Cerium oxide (CeO2) is a technologically important material due to its properties and applications in several areas that range from engineering to biological sciences. Despite the hydrothermal microwave method versatility, its crystallization kinetics has low speed when the processing temperatures are below 300°C which are the desired conditions for soft chemistry processes [1, 2]. At lower temperatures it was found that this material has antimicrobial activity against several bacteria, including E. coli, B. subtilis, Shewanellaoneidensis and Pseudokirchneriella subcapitata, destroying microrganisms cell walls by probable action of reactive oxygen species [3]. When nanoparticles of CeO2 crystals are synthesized (IV), the antimicrobial activity can be better controlled and its spectrum of applications expanded.

Methods

In this work, cerium oxide nanoparticles (IV) were synthesized by the hydrothermal method, assisted by microwave, with a 150°C temperature, approximately, at intervals of 10, 15 and 20 minutes.
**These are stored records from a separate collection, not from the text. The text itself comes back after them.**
==> config.mk <==
export PLATFORM = sky130hd
export DESIGN_NAME = gen_job_scheduler
export DESIGN_NICKNAME = d
export VERILOG_FILES = /design/src/rtl/gen_sched_pkg.sv /design/src/rtl/gen_job_fifo.sv /design/src/rtl/gen_job_scheduler.sv
export SDC_FILE = /design/constraint.sdc
export NUM_CORES = 1
export LEC_CHECK = 0
export ABC_AREA = 0
export CELL_PAD_IN_SITES_DETAIL_PLACEMENT = 0
export CELL_PAD_IN_SITES_GLOBAL_PLACEMENT = 1
export CORE_MARGIN = 2
export CORE_UTILIZATION = 30
export DETAILED_ROUTE_END_ITERATION = 8
export HOLD_SLACK_MARGIN = 0.05
export PLACE_DENSITY = 0.64
export SLEW_MARGIN = 5
export SYNTH_ARGS = -nofsm -noshare
export SYNTH_HDL_FRONTEND = slang
export SYNTH_SLANG_ARGS = --single-unit
==> constraint.sdc <==
create_clock -name _clock -period 3.6 [get_ports _clock]
set_input_delay 0.72 -clock _clock [delete_from_list [all_inputs] [get_ports _clock]]
set_output_delay 0.72 -clock _clock [all_outputs]
set_load 0.01 [all_outputs]
==> src/rtl/gen_sched_pkg.sv <==
// rtl/gen_sched_pkg.sv - shared types and constants for the generator job scheduler
//
// Purpose: FSM state encoding, the default job record layout and the width of
// the completed-job counter. No ports (package).

package gen_sched_pkg;

  localparam int DONE_CNT_W = 16;
  localparam int DEF_WIDTH  = 32;
  localparam int DEF_TAG_W  = 8;

  typedef enum logic [1:0] {
    IDLE,
    LAUNCH,
    RUN
  } state_t;

  // Default job record. The scheduler builds an equivalent record sized by its
  // own WIDTH/TAG_W parameters and hands it to the FIFO as a type parameter.
  typedef struct packed {
    logic signed [DEF_WIDTH-1:0] arg0;
    logic signed [DEF_WIDTH-1:0] arg1;
    logic signed [DEF_WIDTH-1:0] arg2;
    logic [DEF_TAG_W-1:0]        tag;
  } job_t;

endpackage

==> src/rtl/gen_job_fifo.sv <==
// rtl/gen_job_fifo.sv - synchronous job FIFO with registered occupancy count
//
// Purpose: holds queued jobs in arrival order for the scheduler.
// Ports:
//   clk        in   clock, rising edge
//   rst        in   asynchronous active-high reset (empties the queue)
//   push       in   write push_data at the tail (ignored when full)
//   push_data  in   job record to enqueue
//   pop        in   drop the head entry (ignored when empty)
//   head       out  current head entry (valid only when count != 0)
//   count      out  number of stored entries, 0..DEPTH

module gen_job_fifo
  import gen_sched_pkg::*;
#(
  parameter int  DEPTH = 4,
  parameter type T     = job_t
) (
  input  logic                     clk,
  input  logic                     rst,
  input  logic                     push,
  input  T                         push_data,
  input  logic                     pop,
  output T                         head,
  output logic [$clog2(DEPTH):0]   count
);

  localparam int AW = $clog2(DEPTH);
  localparam logic [AW:0] FULL = (AW + 1)'(DEPTH);

  logic [AW-1:0] wr_ptr;
  logic [AW-1:0] rd_ptr;
  T              mem [DEPTH];
  logic          do_push;
  logic          do_pop;

  assign do_push = push && (count < FULL);
  assign do_pop  = pop && (count != '0);

  // DEPTH is a power of two, so the pointers wrap by natural overflow.
  always_ff @(posedge clk or posedge rst) begin
    if (rst) begin
      wr_ptr <= '0;
      rd_ptr <= '0;
      count  <= '0;
    end else begin
      if (do_push) wr_ptr <= wr_ptr + 1'b1;
      if (do_pop)  rd_ptr <= rd_ptr + 1'b1;
      case ({do_push, do_pop})
        2'b10:   count <= count + 1'b1;
        2'b01:   count <= count - 1'b1;
        default: count <= count;
      endcase
    end
  end

  // Storage needs no reset: entries are only read while count says they are live.
  always_ff @(posedge clk) begin
    if (do_push) mem[wr_ptr] <= push_data;
  end

  assign head = mem[rd_ptr];

endmodule

==> src/rtl/gen_job_scheduler.sv <==
// rtl/gen_job_scheduler.sv - queues argument triples and runs a shared generator once per job
//
// Purpose: accepts jobs into a DEPTH-entry queue, launches the generator for
// each in order, forwards its output beats downstream tagged with the job ID,
// and counts completed jobs.
// Ports:
//   _clock, _reset             clock; async active-high reset (shared with generator)
//   job_valid/job_ready        job offer handshake; job_arg0..2 argument triple
//   gen_start, gen_arg0..2     one-cycle launch pulse and arguments to the generator
//   gen_ready                  generator output ready (mirrors downstream _ready in RUN)
//   gen_valid, gen_done        generator beat valid and end-of-job indication
//   gen_out0/1                 generator data
//   _ready/_valid, _out0/1     downstream beat handshake and data
//   _out_tag                   tag of the job producing the current beat
//   _done                      idle with an empty queue
//   jobs_completed             wrapping count of finished jobs

module gen_job_scheduler
  import gen_sched_pkg::*;
#(
  parameter int WIDTH = 32,
  parameter int DEPTH = 4,
  parameter int TAG_W = 8
) (
  input  logic                    _clock,
  input  logic                    _reset,
  input  logic                    job_valid,
  output logic                    job_ready,
  input  logic signed [WIDTH-1:0] job_arg0,
  input  logic signed [WIDTH-1:0] job_arg1,
  input  logic signed [WIDTH-1:0] job_arg2,
  output logic                    gen_start,
  output logic signed [WIDTH-1:0] gen_arg0,
  output logic signed [WIDTH-1:0] gen_arg1,
  output logic signed [WIDTH-1:0] gen_arg2,
  output logic                    gen_ready,
  input  logic                    gen_valid,
  input  logic                    gen_done,
  input  logic signed [WIDTH-1:0] gen_out0,
  input  logic signed [WIDTH-1:0] gen_out1,
  input  logic                    _ready,
  output logic                    _valid,
  output logic signed [WIDTH-1:0] _out0,
  output logic signed [WIDTH-1:0] _out1,
  output logic [TAG_W-1:0]        _out_tag,
  output logic                    _done,
  output logic [DONE_CNT_W-1:0]   jobs_completed
);

  localparam int CW = $clog2(DEPTH) + 1;
  localparam logic [CW-1:0] FULL = CW'(DEPTH);

  typedef struct packed {
    logic signed [WIDTH-1:0] arg0;
    logic signed [WIDTH-1:0] arg1;
    logic signed [WIDTH-1:0] arg2;
    logic [TAG_W-1:0]        tag;
  } sched_job_t;

  state_t          state;
  state_t          state_next;
  sched_job_t      push_job;
  sched_job_t      head_job;
  logic [CW-1:0]   q_count;
  logic            push;
  logic            pop;
  logic [TAG_W-1:0] next_tag;
  logic [TAG_W-1:0] cur_tag;
  logic            job_finish;

  // Full is judged on the registered count only, so a pop in the same cycle
  // cannot open the queue early.
  assign job_ready = (q_count < FULL);
  assign push      = job_valid && job_ready;
  assign pop       = (state == LAUNCH);

  assign push_job.arg0 = job_arg0;
  assign push_job.arg1 = job_arg1;
  assign push_job.arg2 = job_arg2;
  assign push_job.tag  = next_tag;

  gen_job_fifo #(
    .DEPTH (DEPTH),
    .T     (sched_job_t)
  ) u_fifo (
    .clk       (_clock),
    .rst       (_reset),
    .push      (push),
    .push_data (push_job),
    .pop       (pop),
    .head      (head_job),
    .count     (q_count)
  );

  // Arguments come straight from the head; they only matter while gen_start is high.
  assign gen_arg0 = head_job.arg0;
  assign gen_arg1 = head_job.arg1;
  assign gen_arg2 = head_job.arg2;

  // Data is a pure pass-through; _valid qualifies it.
  assign _out0    = gen_out0;
  assign _out1    = gen_out1;
  assign _out_tag = cur_tag;

  assign job_finish = (state == RUN) && gen_done && gen_ready;

  always_ff @(posedge _clock or posedge _reset) begin
    if (_reset) begin
      state          <= IDLE;
      next_tag       <= '0;
      cur_tag        <= '0;
      jobs_completed <= '0;
    end else begin
      state <= state_next;
      if (push)       next_tag       <= next_tag + 1'b1;
      if (pop)        cur_tag        <= head_job.tag;
      if (job_finish) jobs_completed <= jobs_completed + 1'b1;
    end
  end

  always_comb begin
    state_next = state;
    gen_start  = 1'b0;
    gen_ready  = 1'b0;
    _valid     = 1'b0;
    _done      = 1'b0;
    case (state)
      IDLE: begin
        _done = (q_count == '0);
        if (q_count != '0) state_next = LAUNCH;
      end
      LAUNCH: begin
        gen_start  = 1'b1;
        state_next = RUN;
      end
      RUN: begin
        // Downstream back-pressure stalls the generator directly.
        gen_ready = _ready;
        _valid    = gen_valid;
        // A job pushed this very cycle is not yet in q_count, so it waits for IDLE.
        if (gen_done && _ready) state_next = (q_count != '0) ? LAUNCH : IDLE;
      end
      default: state_next = IDLE;
    endcase
  end

endmodule

==> flow_summary.ini, run 1 <==
[status]
status = finished, final reports clean

[clocking]
clockBufferDepth = 3
cts_tree = built
cts_sinks = 457
cts_buffers = 49
clk_latency_ns = 0.58
path_clk_slew_ns = 0.06
cts_root_buffer = clkbuf_16
ctsResizeCount = 0
h-tree-depth = 2
hold_buffers = 0
postCtsSetupBuffers = 0

[yosys]
synth_seq_cells = 457
netlist_top_cells_count = edfxtp_1 (416), buf_4 (169), mux4_2 (104)
yosys.area.top_type = edfxtp_1
synth_most_common_cell = edfxtp_1
synth_edf_count = 416
syn_inst = 861
netlist.area_leader.share_pct = 68.96
async_flop_share_pct = 8.972
synth-warning-count = 0
syn-mean-instance-area_um2 = 21.04
post_synth_num_cell_types = 36
ys_seq_area_share_pct = 74.63
synthFlopType = edfxtp_1
synth_fp_nets = 1035
synth_area_um2 = 18110
netlist_top_cells_area = edfxtp_1 (69%), mux4_2 (13%), buf_4 (7.0%), dfrtp_1 (5.7%), xnor2_1 (0.87%)

[sta]
hold_slack_ns = 0.4779
drv_slew = 0
hold_viol_final = 0
rsz0062_at_grt = no
skew_ns = 0.01107
fmax_ghz = 0.2983
relSlewSlack_pct = 47.68
timing.setup.tns_ns = 0
period_share_pct = 93.13
worstMarginPinSlew_ns = 0.7840
min_period_ns = 3.353
setup_violations = 0
layout_setup_ws_ns = 0.2474

[final_layout]
nNetsFinal = 1149
areaGrowthSynthToFinish_pct = 20.43
finalNonFillerCells = 1797
diodes = 0
final_area_um2 = 21810
drive_above_1_share_pct = 21.67

[power]
pwr-share-seq_pct = 41.7
vdd_drop_max_mv = 0.5661
p_per_area_nw_per_um2 = 780.4
power.leakage_nw = 7.105
clock_power_share_pct = 27.9
p_switching_mw = 4.758
p_sw_share_pct = 27.94
intPower_mw = 12.27
combPwrFrac_pct = 30.3

[grt]
grt_pass1_wl_um = 54290
grt-ovfl-total = 0
grt_usage_pct = 11.55
grt_start_max_net_pins = 76
antenna_found_initial = 4
grt_pass1_vias = 8674

[floorplanning]
start_util_pct = 30.18
die_x_um = 249.7
die_h_um = 249.7
io_pins = 355
core_area_um2 = 60020
die_area_um2 = 62360
num_rows = 90

[place]
place_inst = 1706
dpl.hpwl_um = 21680
place.gp.congestion = 0.6927
placed_area_um2 = 20300
dp_slack_ns = 0.7821
portBuffers = 226

[route]
ant_nets = 0
num_vias = 7964
first_pass_iters = 4
avgRoutedWirePerCell_um = 20.10
drt_wl_total_um = 36130
drc_errors = 0
viasPerCell = 4.432
first_iter_violations = 419

[critical_path]
cpMaxStageDelayCell = dfrtp_4
critical_path_buf_inv_count = 2
slowest_delay_ns = 0.84
crit_required_ns = 2.88
path_cells = buf_4 > mux4_2 > clkdlybuf4s50_1
cpLargestDelayFamily = flip-flops
critPathCaptureType = primary output
cp_max_fo = 34
startpoint_type = register
critPathArrivalTime_ns = 2.63
crit_type = reg2out

[min_path]
hold_path.class = reg2reg

[job]
cap_violations = 0
path summary, 6_finish.rpt:
| kind | start | to | slack [ns] | cells past startpoint |
|---|---|---|---|---|
| worst max-delay path | u_fifo.rd_ptr[1] | gen_arg1[20] | 0.25 | 3 |
| worst min-delay path | jobs_completed[15] | jobs_completed[15] | 0.48 | 1 |
| worst max register to register | state[0] | u_fifo.count[2] | 1.22 | 9 |
| worst min register to register | jobs_completed[15] | jobs_completed[15] | 0.48 | 1 |
| max in group asynchronous | _reset | next_tag[2] | 2.16 | 4 |
| min in group asynchronous | _reset | jobs_completed[12] | 0.59 | 2 |
power groups by stage:
stage               Clock, mW  Combinational, mW  Sequential (mW)
global placement            0               5.31             7.20
CTS                      4.94               5.34             7.13
global route             5.16               5.56             7.20
floorplan                   0               3.84             7.07
detailed placement          0               5.32             7.24
finish                   4.76               5.16             7.11
flip-flops by register name, summed over array words and instances (netlist names):
register        count
u_fifo.mem        416
jobs_completed     16
_out_tag            8
next_tag            8
u_fifo.count        3
state               2
u_fifo.rd_ptr       2
u_fifo.wr_ptr       2
placed cells by master (no fill, tap or decap), types with 2 or more instances in the layout:
master           instances
and2_1                   2
and2_4                   4
and3_1                   2
buf_12                  10
buf_4                   13
bufinv_16                2
clkbuf_1                12
clkbuf_16               49
clkdlybuf4s50_1        226
clkinv_1                10
clkinv_2                 5
clkinvlp_4               5
dfrtp_1                 39
dfrtp_4                  2
edfxtp_1               416
ha_1                     7
inv_1                   10
inv_6                    5
mux2_2                   9
mux4_2                 104
nand2_1                 10
nand3_1                 11
nand4_1                  3
nor2_1                   2
nor2b_1                  4
nor3_1                   3
nor4_2                   4
xnor2_1                 18
xor2_1                  10
final cells by class:
class	count	area (um^2)
Fill cell	5510	38210
Sequential cell	457	13530
Multi-Input combinational cell	208	3196
Timing Repair Buffer	249	2560
Clock buffer	62	1285
Tap cell	782	978.4
Clock inverter	29	232.7
Inverter	10	37.54
metal layers:
metal	vias to the layer above	track usage, %	routed length (um)
li1	3481	-	-
met1	4155	14.51	15060
met2	227	18.26	17080
met3	93	4.182	2767
met4	8	4.423	1165
met5	-	0	55
through the flow:
stage | utilization [%] | total power [mW]
after global placement | 33.82 | 12.50
after floorplan | - | 10.91
after global routing | 36.35 | 17.91
after detailed placement | 33.82 | 12.56
final | 36.35 | 17.03
after CTS | 36.35 | 17.42
kinds of logic (layout without fill, tap and decap cells):
group,count (synthesis),count (layout),synth area share [%]
simple gates,55,55,1.983
xor+xnor,28,28,1.354
compound gates,3,3,0.1105
buf+inv,196,350,7.785
mux,114,114,13.55
flops,457,457,74.63
fa+ha+maj,8,8,0.5940
Note: power is estimated with default switching activity, not from simulation.
==> run 2, diff against run 1 <==
- SETUP_SLACK_MARGIN: unset -> 0.02
==> results of run 2 <==
No change in the layout: final DEF, timing and power equal those of run 1.
==> run 3, diff against run 2 <==
- MAX_ROUTING_LAYER: unset -> met4
==> flow_summary.ini, run 3 (synthesis gave the netlist of run 1 again) <==
[status]
status = finished, final reports clean

[min_path]
min_from = jobs_completed[15]
hold_path.class = reg2reg

[grt]
grt_usage_pct = 11.90
grt_start_max_net_pins = 76
grt_pass1_wl_um = 54170
antenna_found_initial = 4
grt_pass1_vias = 8707
grt-ovfl-total = 0

[floorplanning]
num_rows = 90
start_util_pct = 30.18
core_area_um2 = 60020
die_area_um2 = 62360
io_pins = 355
die_h_um = 249.7
die_x_um = 249.7

[power]
power.leakage_nw = 7.105
vdd_drop_max_mv = 0.5705
clock_power_share_pct = 27.9
intPower_mw = 12.27
p_per_area_nw_per_um2 = 780.1
p_switching_mw = 4.757
combPwrFrac_pct = 30.3
pwr-share-seq_pct = 41.8
p_sw_share_pct = 27.94

[sta]
hold_slack_ns = 0.4779
hold_viol_final = 0
timing.setup.tns_ns = 0
setup_violations = 0
drv_slew = 0
layout_setup_ws_ns = 0.2357
min_period_ns = 3.364
fmax_ghz = 0.2972
relSlewSlack_pct = 47.58
period_share_pct = 93.45
rsz0062_at_grt = no
skew_ns = 0.01353
worstMarginPinSlew_ns = 0.7855

[critical_path]
cpMaxStageDelayCell = dfrtp_4
cp_max_fo = 34
r2r-end = u_fifo.count[2]
critPathLaunch = u_fifo.rd_ptr[1]
ff2ff_path_depth = 9
startpoint_type = register
critPathArrivalTime_ns = 2.64
crit_required_ns = 2.88
critPathCaptureType = primary output
reg2reg_slack_ns = 1.23
path_cells = buf_4 > mux4_2 > clkdlybuf4s50_1
slowest_delay_ns = 0.86
crit_type = reg2out
critPathCapture = gen_arg1[20]
timing.rr.start = state[0]

[final_layout]
final_common_cell = edfxtp_1
largest_register = u_fifo.mem
top_regs = u_fifo.mem: 416 flops, jobs_completed: 16 flops
largest_register_ffs = 416
drive_above_1_share_pct = 21.67
areaGrowthSynthToFinish_pct = 20.49
nNetsFinal = 1149
final_cell_mix = edfxtp_1 (416), clkdlybuf4s50_1 (226), mux4_2 (104)
nFillCells = 5510

[route]
drt_wl_total_um = 36050
first_pass_iters = 4
avgRoutedWirePerCell_um = 20.01
viasPerCell = 4.422
first_iter_violations = 464
num_vias = 7964
drc_errors = 0
ant_nets = 0

[clocking]
cts_tree = built
ctsResizeCount = 0
path_clk_slew_ns = 0.06
clk_latency_ns = 0.58
cts_buffers = 49
h-tree-depth = 2
hold_buffers = 0
clockBufferDepth = 3
postCtsSetupBuffers = 0
cts_root_buffer = clkbuf_16
cts_sinks = 457

[place]
place.gp.congestion = 0.7001
portBuffers = 226
dp_slack_ns = 0.7821
dpl.hpwl_um = 21680

[job]
cap_violations = 0
==> run 3: cell types whose count changed in the layout (fill, tap and decap cells not counted), sizes merged <==
cell	before	now
diode	0	4
==> run 3: per-layer routing <==
layer  track usage (%)  vias up  routed length (um)
met1             14.57     4174               15340
met5                 -        -                   0
li1                  -     3492                   -
met3             4.078       86                2492
met4             4.423        0                1141
met2             18.24      212               17070
==> run 3: worst min path at each step <==
stage | end | slack, ns | depth (start not counted)
2_1_floorplan | u_fifo.count[0] | 0.46 | 1
5_1_grt | jobs_completed[9] | 0.52 | 1
4_1_cts | jobs_completed[15] | 0.48 | 1
3_3_place_gp | jobs_completed[15] | 0.46 | 1
3_5_place_dp | jobs_completed[15] | 0.46 | 1
6_report | jobs_completed[15] | 0.48 | 1
==> run 3: per-stage QoR <==
step                      cells  util, %  total power, mW  cell area, um^2
after floorplan             861        -            10.91            18120
after global placement     1706    33.82            12.50            20300
after detailed placement   1706    33.82            12.56            20300
after CTS                  1797    36.35            17.42            21810
after global routing       1801    36.36            17.91            21820
final                      1801    36.36            17.02            21820
==> run 3: critical path: cells and delay by family (launching register included) <==
| family | cells | cell delay [ns] |
|---|---|---|
| multiplexers | 1 | 0.35 |
| flip-flops | 1 | 0.86 |
| buffers and inverters | 2 | 0.82 |
==> run 3: power groups by stage <==
stage	clock network [mW]	registers, mW	logic (mW)
after floorplan	0	7.07	3.84
after global placement	0	7.20	5.31
after detailed placement	0	7.24	5.32
after CTS	4.94	7.13	5.34
after global routing	5.16	7.20	5.56
final	4.75	7.11	5.16
==> run 3: layout make-up <==
type                       count  area, um^2  share of cell area, %
timing repair buffer         249        2560                  11.73
clock buffer                  62        1285                  5.888
multi-input combinational    208        3196                  14.64
clock inverter                29       232.7                  1.066
sequential                   457       13530                  61.97
inverter                      10       37.54                 0.1720
antenna                        4       10.01                0.04586
tap                          782       978.4                  4.483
Their structural, morphological and microbiological characteristics were studied by x-ray diffraction (XRD), high-resolution electronic scanning microscopy, (FEG-SEM), electronic microscopy of transmission (TEM), BET method, infrared spectroscopy (IR), resazurin, spectrophotometry, fluorescence and agar diffusion.

Results

All XRD samples showed peaks corresponding to planes (1 1 1), (2 0 0), (0 2 2), (3 1 1), (2 2 2) and (4 0 0) of a centered face cube, fluorite, attributed to CeO2 (I) according to law JCPDS 34-0394. Broad reflection peaks were clearly visible, demonstrating that the crystal size is small and must be in the nanoscale dimension, which indicates the efficiency of the method for obtaining this nanostructured material. Infrared spectra showed a band of vibration between 700 and 500 cm -1 related to the vibration of the metal- oxygen (Ce-O) and other results. Their surface areas were approximately 200m2 / g with around particle sizes of 5nm. Micrographs showed different sizes and shapes of clusters. Microbiological tests against Streptococcus mutans for the containing nano cerium oxide (IV) composite in ZnO at 10% (diluted in BHI- broth) showed antibacterial effect in minimum inhibitory concentration of 0.22 mg / mL.

Conclusions

The results showed the direct influence of the synthesis method employed on the morphology and size of nanoparticles cerium oxide (IV) obtained. Nano cerium oxide (IV) seems to be a material of great potential for use against S. mutans (a dental bacteria) responsible for cariogenic process due to its purity and particle size. The matching results among the tests employed in biological assays showed that the techniques of fluorescence, spectrophotometry, resazurin and fluorescence did not suffer reagent interference as may eventually occur with some products of natural origin. The dental composite consisting of odontologic ZnO and nanometer CeO2 in the proportion of 10 % showed superior antimicrobial properties when compared to the standard used (dental zinc oxide + eugenol).